I have the following code:
haystack = \"aaa months(3) bbb\"
needle = re.compile(r\'(months|days)\\([\\d]*\\)\')
instances = list(set(needle.findall(haystack)))
p
needle = re.compile(r'((?:months|days)\([\d]*\))')
fixes your problem.
you were capturing only the months|days part.
in this specific situation, this regex is a bit better:
needle = re.compile(r'((?:months|days)\(\d+\))')
this way you will only get results with a number, previously a result like months()
would work. if you want to ignore case for options like Months or Days, then also add the re.IGNORECASE
flag. like this:
re.compile(r'((?:months|days)\(\d+\))', re.IGNORECASE)
some explanation for the OP:
a regular expression is comprised of many elements, the chief among them is the capturing group. "()
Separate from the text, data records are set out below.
File: src/rtl/regfile_port_scheduler.sv
// Schedules one transfer per cycle onto a register file that is either in read or write mode:
// round-robin write-back requesters against a dual-address reader, with RAW and starvation guards.
module regfile_port_scheduler #(
    parameter int NUM_WR       = 4,
    parameter int STARVE_LIMIT = 3
) (
    input  logic                   clk,
    input  logic                   rst_n,
    regfile_port_scheduler_if.slave bus
);
    localparam int               PTR_W      = (NUM_WR > 1) ? $clog2(NUM_WR) : 1;
    localparam logic [3:0]       STARVE_MAX = 4'(STARVE_LIMIT);
    localparam logic [PTR_W-1:0] LAST_IDX   = PTR_W'(NUM_WR - 1);

    logic [4:0]        wr_addr_arr [NUM_WR];
    logic [31:0]       wr_data_arr [NUM_WR];
    logic [NUM_WR-1:0] addr_hit;

    logic [PTR_W-1:0]  rr_ptr_reg;
    logic [3:0]        starve_cnt_reg;
    logic              rf_mode_reg;
    logic [4:0]        rf_waddr_reg;
    logic [31:0]       rf_wdata_reg;
    logic [4:0]        rf_raddr1_reg;
    logic [4:0]        rf_raddr2_reg;
    logic              rd_pend_reg;
    logic              rd_resp_valid_reg;
    logic [31:0]       rd_data1_reg;
    logic [31:0]       rd_data2_reg;

    logic              any_wr;
    logic              hazard;
    logic              rd_grant;
    logic              wr_grant;
    logic [PTR_W-1:0]  wr_sel;
    logic [PTR_W-1:0]  rr_ptr_next;
    logic [PTR_W:0]    cand;

    generate
        for (genvar gi = 0; gi < NUM_WR; gi++) begin : g_req
            assign wr_addr_arr[gi] = bus.wr_addr[gi*5 +: 5];
            assign wr_data_arr[gi] = bus.wr_data[gi*32 +: 32];
            // A pending write to either read address must land before that read may go.
            assign addr_hit[gi]    = bus.wr_valid[gi] &&
                                     ((bus.wr_addr[gi*5 +: 5] == bus.rd_addr1) ||
                                      (bus.wr_addr[gi*5 +: 5] == bus.rd_addr2));
        end
    endgenerate

    assign any_wr = |bus.wr_valid;
    assign hazard = |addr_hit;

    // Scan from the farthest offset down so the nearest valid index after rr_ptr wins.
    always_comb begin
        wr_sel = '0;
        cand   = '0;
        for (int k = NUM_WR - 1; k >= 0; k--) begin
            cand = {1'b0, rr_ptr_reg} + (PTR_W+1)'(k);
            if (cand >= (PTR_W+1)'(NUM_WR)) begin
                cand = cand - (PTR_W+1)'(NUM_WR);
            end
            if (bus.wr_valid[cand[PTR_W-1:0]]) begin
                wr_sel = cand[PTR_W-1:0];
            end
        end
    end

    assign rr_ptr_next = (wr_sel == LAST_IDX) ? '0 : wr_sel + 1'b1;

    assign rd_grant = rst_n && bus.rd_valid && !hazard &&
                      (!any_wr || (starve_cnt_reg < STARVE_MAX));
    assign wr_grant = rst_n && any_wr && !rd_grant;

    assign bus.rd_ready = rd_grant;
    assign bus.wr_ready = wr_grant ? (NUM_WR'(1) << wr_sel) : '0;

    always_ff @(posedge clk or negedge rst_n) begin
        if (!rst_n) begin
            rr_ptr_reg        <= '0;
            starve_cnt_reg    <= '0;
            rf_mode_reg       <= 1'b0;
            rf_waddr_reg      <= '0;
            rf_wdata_reg      <= '0;
            rf_raddr1_reg     <= '0;
            rf_raddr2_reg     <= '0;
            rd_pend_reg       <= 1'b0;
            rd_resp_valid_reg <= 1'b0;
            rd_data1_reg      <= '0;
            rd_data2_reg      <= '0;
        end else begin
            rf_mode_reg       <= wr_grant;
            rd_pend_reg       <= rd_grant;
            rd_resp_valid_reg <= rd_pend_reg;

            if (wr_grant) begin
                rf_waddr_reg   <= wr_addr_arr[wr_sel];
                rf_wdata_reg   <= wr_data_arr[wr_sel];
                rr_ptr_reg     <= rr_ptr_next;
                starve_cnt_reg <= '0;
            end else if (rd_grant) begin
                rf_raddr1_reg <= bus.rd_addr1;
                rf_raddr2_reg <= bus.rd_addr2;
                if (!any_wr) begin
                    starve_cnt_reg <= '0;
                end else if (starve_cnt_reg < STARVE_MAX) begin
                    starve_cnt_reg <= starve_cnt_reg + 4'd1;
                end
            end

            // Register file read data is valid during the issue cycle of the read.
            if (rd_pend_reg) begin
                rd_data1_reg <= bus.rf_rdata1;
                rd_data2_reg <= bus.rf_rdata2;
            end
        end
    end

    assign bus.rf_mode       = rf_mode_reg;
    assign bus.rf_waddr      = rf_waddr_reg;
    assign bus.rf_wdata      = rf_wdata_reg;
    assign bus.rf_raddr1     = rf_raddr1_reg;
    assign bus.rf_raddr2     = rf_raddr2_reg;
    assign bus.rd_resp_valid = rd_resp_valid_reg;
    assign bus.rd_data1      = rd_data1_reg;
    assign bus.rd_data2      = rd_data2_reg;
    assign bus.busy          = rf_mode_reg | rd_pend_reg;
endmodule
" but sometimes we want to make groups without capturing, so we use "(?:)
" there are many other forms of groups, but these are the most common.
in this case, we surround the entire regular expression in a capturing group, because you are trying to capture everything, normally - any regular expression is automatically surrounded by a capturing group, but in this case, you specified one explicitly, so it did not surround your regular expression with an automatic capture group.
now that we have surrounded the entire regular expression with a capturing group, we turn the group we have into a non-capturing group by adding ?:
to the beginning, as shown above. we could also not have surrounded the entire regular expression and only turned the group into a non-capturing group, since as you saw, it will automatically turn the whole regular expression into a capturing group where non is present. i personally prefer explicit coding.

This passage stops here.